DocketNumber: 84-5454
Citation Numbers: 772 F.2d 907
Filed Date: 8/27/1985
Status: Non-Precedential
Modified Date: 12/22/2014
772 F.2d 907
Unpublished Disposition
NOTICE: Sixth Circuit Rule 24(c) states that citation of unpublished dispositions is disfavored except for establishing res judicata, estoppel, or the law of the case and requires service of copies of cited unpublished dispositions of the Sixth Circuit.
WILLIE J. KINLEY, PLAINTIFF-APPELLANT,
v.
WARDEN HERMAN C. DAVIS, DEFENDANT-APPELLEE.
NO. 84-5454
United States Court of Appeals, Sixth Circuit.
8/27/85
W.D.Tenn.
AFFIRMED
ORDER
BEFORE: MERRITT and CONTIE, Circuit Judges; and CELEBREZZE, Senior Circuit Judge.
This appeal has been referred to a panel of the Court pursuant to Rule 9(a), Rules of the Sixth Circuit. After examination of the record and the briefs filed by the respective parties, the panel agrees unanimously that oral argument is not needed. Rule 34(a), Federal Rules of Appellate Procedure.
The appellants in these civil rights cases, filed pursuant to 42 U.S.C. Sec. 1983, appeal from summary judgments dismissing their cases. Their actions stem from a work stoppage at Ft. Pillow Prison in Tennessee. As a result of the work stoppage, the appellee warden forced the appellants and several hundred other inmates to stay in a sector of the prison yard for three days. The appellants' claims in the district court were basically identical. They claimed their rights to due process were violated because they were not part of the work stoppage and were unjustly forced to stay in the confined area. Further, they contend their confinement in this manner amounted to cruel and unusual punishment. Finally, they contend the appellee's deputies were not justified in shooting and wounding four inmates who tried to leave the confined area. The district court consolidated the cases with other similar actions and granted the summary judgment in favor of the appellee on the basis that the appellants set forth a non-cognizable claim under Sec. 1983.
On appeal, the appellants have submitted identical briefs. They argue that consolidation of the case without appointing counsel was an abuse of discretion. Further, they contend it was improper to enter a summary judgment.

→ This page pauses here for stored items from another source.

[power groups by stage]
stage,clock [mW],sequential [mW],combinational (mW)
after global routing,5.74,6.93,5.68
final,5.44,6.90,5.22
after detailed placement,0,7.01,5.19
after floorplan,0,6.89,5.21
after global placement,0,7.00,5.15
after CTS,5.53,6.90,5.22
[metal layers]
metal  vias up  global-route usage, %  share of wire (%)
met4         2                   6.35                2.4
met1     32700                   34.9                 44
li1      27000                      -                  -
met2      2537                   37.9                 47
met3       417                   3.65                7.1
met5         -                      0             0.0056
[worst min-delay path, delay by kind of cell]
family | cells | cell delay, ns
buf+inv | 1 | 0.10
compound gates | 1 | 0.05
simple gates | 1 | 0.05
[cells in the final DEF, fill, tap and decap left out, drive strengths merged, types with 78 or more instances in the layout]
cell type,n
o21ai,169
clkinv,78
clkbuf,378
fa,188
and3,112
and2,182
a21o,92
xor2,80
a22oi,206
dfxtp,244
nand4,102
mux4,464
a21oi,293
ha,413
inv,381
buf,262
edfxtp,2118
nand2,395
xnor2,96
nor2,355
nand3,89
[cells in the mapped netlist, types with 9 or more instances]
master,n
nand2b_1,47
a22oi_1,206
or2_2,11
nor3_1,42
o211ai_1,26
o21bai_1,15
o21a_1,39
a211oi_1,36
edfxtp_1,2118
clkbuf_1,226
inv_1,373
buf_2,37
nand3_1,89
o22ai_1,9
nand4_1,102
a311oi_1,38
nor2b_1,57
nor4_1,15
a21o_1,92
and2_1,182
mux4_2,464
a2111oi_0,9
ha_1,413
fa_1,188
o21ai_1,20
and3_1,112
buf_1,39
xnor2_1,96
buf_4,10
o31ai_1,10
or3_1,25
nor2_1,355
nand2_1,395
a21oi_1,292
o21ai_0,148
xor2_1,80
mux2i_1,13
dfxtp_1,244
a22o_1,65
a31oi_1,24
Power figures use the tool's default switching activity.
$ cat src/rtl/wmcs_pkg.sv
package wmcs_pkg;

    localparam int MAX_NEURONS_DEF = 4096;
    localparam int QUEUE_DEPTH_DEF = 4;

    localparam int DATA_W      = 32;
    localparam int SUM_W       = 64;
    localparam int IN_TDATA_W  = 128;
    localparam int OUT_TDATA_W = 64;
    localparam int CFG_ADDR_W  = 3;

    // register indexes on the configuration port
    localparam logic [CFG_ADDR_W-1:0] REG_MODE       = 3'd0;
    localparam logic [CFG_ADDR_W-1:0] REG_LEAK       = 3'd1;
    localparam logic [CFG_ADDR_W-1:0] REG_REST       = 3'd2;
    localparam logic [CFG_ADDR_W-1:0] REG_EXC_REV    = 3'd3;
    localparam logic [CFG_ADDR_W-1:0] REG_INH_REV    = 3'd4;
    localparam logic [CFG_ADDR_W-1:0] REG_FIRST_STEP = 3'd5;
    localparam logic [CFG_ADDR_W-1:0] REG_LAST_STEP  = 3'd6;

    // current kinds
    localparam logic [1:0] MODE_TOTAL = 2'd0;
    localparam logic [1:0] MODE_LEAK  = 2'd1;
    localparam logic [1:0] MODE_EXC   = 2'd2;
    localparam logic [1:0] MODE_INH   = 2'd3;

    typedef struct packed {
        logic signed [DATA_W-1:0] voltage;
        logic signed [DATA_W-1:0] exc_conductance;
        logic signed [DATA_W-1:0] inh_conductance;
        logic signed [DATA_W-1:0] weight;
        logic                     take;
        logic                     last_in_step;
    } item_t;

    typedef struct packed {
        logic [1:0]               mode;
        logic [DATA_W-2:0]        leak_conductance;
        logic signed [DATA_W-1:0] rest_potential;
        logic signed [DATA_W-1:0] exc_reversal;
        logic signed [DATA_W-1:0] inh_reversal;
        logic [DATA_W-1:0]        first_step;
        logic [DATA_W-1:0]        last_step;
    } cfg_t;

endpackage

$ cat src/rtl/wmcs_queue.sv
module wmcs_queue
    import wmcs_pkg::*;
#(
    parameter int DEPTH = QUEUE_DEPTH_DEF
)
(
    input  logic  clk,
    input  logic  rst_n,
    input  logic  push,
    input  item_t push_item,
    output logic  full,
    input  logic  pop,
    output item_t head,
    output logic  head_valid
);

    localparam int PTR_W = $clog2(DEPTH);
    localparam int CNT_W = $clog2(DEPTH + 1);

    item_t            entry_reg [DEPTH];
    logic [PTR_W-1:0] wr_ptr_reg;
    logic [PTR_W-1:0] rd_ptr_reg;
    logic [CNT_W-1:0] fill_reg;

    assign full       = (fill_reg == CNT_W'(DEPTH));
    assign head_valid = (fill_reg != '0);
    assign head       = entry_reg[rd_ptr_reg];

    always_ff @(posedge clk)
    begin
        if (push)
            entry_reg[wr_ptr_reg] <= push_item;
    end

    always_ff @(posedge clk or negedge rst_n)
    begin
        if (!rst_n)
        begin
            wr_ptr_reg <= '0;
            rd_ptr_reg <= '0;
            fill_reg   <= '0;
        end
        else
        begin
            if (push)
                wr_ptr_reg <= (wr_ptr_reg == PTR_W'(DEPTH - 1)) ? '0 : wr_ptr_reg + 1'b1;
            if (pop)
                rd_ptr_reg <= (rd_ptr_reg == PTR_W'(DEPTH - 1)) ? '0 : rd_ptr_reg + 1'b1;
            if (push && !pop)
                fill_reg <= fill_reg + 1'b1;
            else if (pop && !push)
                fill_reg <= fill_reg - 1'b1;
        end
    end

endmodule

$ cat config.mk
export PLATFORM = sky130hd
export DESIGN_NAME = wmcs_queue
export DESIGN_NICKNAME = d
export VERILOG_FILES = /design/src/rtl/wmcs_pkg.sv /design/src/rtl/wmcs_queue.sv
export SDC_FILE = /design/constraint.sdc
export NUM_CORES = 1
export LEC_CHECK = 0
export BUFFER_PORTS_ARGS = -buffer_cell sky130_fd_sc_hd__buf_2
export CAP_MARGIN = 20
export CORE_MARGIN = 3
export CORE_UTILIZATION = 55
export DETAILED_ROUTE_END_ITERATION = 8
export PLACE_DENSITY_LB_ADDON = 0.05
export SYNTH_ARGS = -nofsm -noshare
export SYNTH_HDL_FRONTEND = slang
export SYNTH_SLANG_ARGS = --single-unit
export TNS_END_PERCENT = 1
$ cat constraint.sdc
create_clock -name clk -period 12.85 [get_ports clk]
set_input_delay 0.6425 -clock clk [delete_from_list [all_inputs] [get_ports clk]]
set_output_delay 0.6425 -clock clk [all_outputs]
set_load 0.05 [all_outputs]
==> flow_summary.ini <==
[worst_setup_path]
critPathMaxFanout = 35
cp_num_buf_inv = 3
r2r_cells = 5
end_kind = primary output
reg2reg_from = wr_ptr_reg[0]
cpMostUsedCell = buf_4
crit_end = head[44]
critPathTopFamily = buffers and inverters
max_stage_delay_ps = 810
worstPathRequired_ps = 12210
crit_path_cell_trace = buf_4 -> buf_4 -> mux4_2 -> buf_2
regToRegSetupSlack_ps = 9830
crit_type = register to primary output
crit_start = rd_ptr_reg[0]
worstReg2RegEnd = entry_reg[2][54]
arrival_ps = 3630
cp_num_cells = 4
critical_path.slowest_cell = dfrtp_4
start_kind = register

[detailed_routing]
drtAntennaViolNets = 0
routedWlPerCell_um = 23.3
drt_iter0_drc = 659
vias = 8446
via_per_inst = 5.58
wl_um = 35200
drc = 0
drt-pass1-iter-count = 5

[clock_network]
htree_levels = 2
cts_max_path_buffers = 3
path_clk_slew_ps = 60
clk_latency_ps = 570
root_buffer = clkbuf_16
numCtsBuffers = 51
cts_tree = done
clkSinkCount = 527

[global_routing]
grt_max_degree = 63
grt.total_usage = 0.193
overflow = 0
antenna_found_initial = 13
first_global_vias = 8779
grt_pass1_wl_um = 52900

[timing]
slew_headroom = 0.371
setup_ws_ps = 8570
post-route-period-util = 0.333
slew_violations = 0
fin_crit_ps = 4280
worstMarginPinSlew_ps = 944
hold_violations = 0
finalSetupViolCount = 0
fin_skew_ps = 19.2
finalSetupTns_ps = 0
fmax_mhz = 234
rsz0062_at_grt = no

[placement]
io_buffers = 265
gp_congestion = 0.685
place_ws_ps = 9030
dpl.hpwl_um = 21100

[power]
p_sw_frac = 0.376
pwr-share-clk = 0.241
p_leak_nw = 7.69
p_total_mw = 5.89
vdd_ir_drop_max_uv = 191
p_seq_frac = 0.390
power_switching_mw = 2.22
p_int_mw = 3.67
combPwrFrac = 0.369
power_density_mw_per_mm2 = 261

[logic_synthesis]
yosysTopAreaCellShare = 0.815
ys_top_cells_by_area = edfxtp_1 (81%), mux4_2 (15%), dfrtp_1 (0.91%)
ys_seq_area_frac = 0.824
synth_fp_nets = 858
syn-cell-area_mm2 = 0.0192
ys_seq_elements = 527
yosysWarnings = 0
ys_types = 19
syn_area_per_cell_um2 = 26.7
synth_top_area_cell = edfxtp_1
netlist_instances = 717

[final_layout]
final_util = 0.665
final_common_cell = edfxtp_1
nNetsFinal = 1160
layout_common_cells = edfxtp_1 (520), buf_2 (265), mux4_2 (130), clkbuf_16 (53), clkbuf_1 (17)
largest_register_ffs = 520
drive_gt1_frac = 0.457
area_growth_pct = 17.8

[run_status]
run_status = complete, no violations

[floorplan]
num_rows = 67
core_area_mm2 = 0.0340
die_h_um = 193
start_util = 0.565
die_x_um = 193
die-area_mm2 = 0.0371
io_pins = 266

[min_path]
hp-class = input pin to register

[run]
maxCapViolCount = 0
cell families after synthesis:
kind of cell	synth area share
xor gates and xnor gates	0.00137
adders and majority gates	0.00496
buffers and inverters	0.0118
DFF	0.824
and+or+nand+nor	0.00300
AOI/OAI and AO/OA	0.000522
muxes	0.155
worst min-delay path by stage:
stage	from	endpoint	slack, ps	cells after the start
global placement	fill_reg[2]	fill_reg[2]	460	1
finish	push_item[99]	entry_reg[1][99]	280	1
detailed placement	fill_reg[2]	fill_reg[2]	480	1
CTS	push_item[106]	entry_reg[0][106]	240	1
floorplan	rst_n	fill_reg[0]	350	0
global route	push_item[100]	entry_reg[2][100]	260	1
power by group through the flow:
stage	sequential (mW)	combinational, mW	clock [mW]
CTS	2.31	2.22	1.46
detailed placement	2.34	2.21	0
finish	2.30	2.17	1.42
floorplan	2.31	1.79	0
global placement	2.33	2.21	0
global route	2.33	2.29	1.53
routing by layer:
layer,vias up,wire length (um),part of all wire,global-route usage
li1,3723,-,-,-
met1,4383,14400,0.41,0.268
met2,250,17000,0.48,0.300
met3,76,2880,0.082,0.0589
met4,14,862,0.024,0.0628
met5,-,73,0.0021,0
stage by stage:
stage | area [um^2] | hold WS (ps) | instances
CTS | 22600 | 242 | 1506
detailed placement | 21000 | 482 | 1413
floorplan | 19200 | 347 | 717
global placement | 21000 | 463 | 1413
global route | 22600 | 257 | 1510
finish | 22600 | 281 | 1513
cell usage after synthesis:
master	n
o21ai_0	2
and2_1	4
xor2_1	2
dfrtp_1	7
buf_6	10
ha_1	6
xnor2_1	1
fa_1	1
buf_4	1
nor2_1	3
clkbuf_1	4
mux2_2	3
buf_2	15
or3_1	1
edfxtp_1	520
mux4_2	130
nand2_1	2
nor3b_1	1
inv_1	4
cell type report:
cell class / instances / area [um^2]
antenna: 7 / 17.5
clock buffer: 74 / 1450
clock inverter: 18 / 156
fill: 2211 / 11400
inverter: 4 / 15.0
multi-input combinational: 156 / 3160
sequential: 527 / 15800
tap: 448 / 561
timing repair buffer: 279 / 1430
what timing repair did:
| action | CTS | global route |
|---|---|---|
| hold buffers | 1 | 0 |
| endpoints found under the hold margin | 7 | 0 |
| setup buffers | 0 | 0 |
| gates resized for setup | 0 | 0 |
(Power assumes the default switching activity.)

The appellants were inmates at Ft. Pillow State Prison on July 11, 1983, when a work stoppage occurred. Apparently, inmates were led off to do agricultural labor in groups called 'long lines.' On the day in question, the first long line did not respond to a call for work. Thereafter, members of the rest of the long lines, eight in all, assembled in the courtyard and refused to report to their jobs. The number of inmates totaled around 250 to 300. The incident started at approximately 7:20 a.m. During the course of the day, attempted negotiations with inmate representatives failed, and the situation started to become more volatile. The inmates were burning jumpsuits and obtaining wood and pipes for weapons. Reinforcements were called by the warden. Around 5:00 p.m. on July 11, 1983, the inmates were forced into the west sector of the prison courtyard and kept there by armed guards while razor wire was strung to confine the inmates in that section of the yard. Food, medical assitance and containers for toilets were supplied by the warden. The work stoppage ended on July 14, when the inmates' request to return to work was granted.
The question of whether a case should be consolidated is within the discretion of the trial judge. Stemler v. Burke, 344 F.2d 393 (6th Cir. 1965). These cases arose out of the same factual background and concern the same questions of law. The district court did not abuse its discretion. See Rule 42, Federal Rules of Civil Procedure.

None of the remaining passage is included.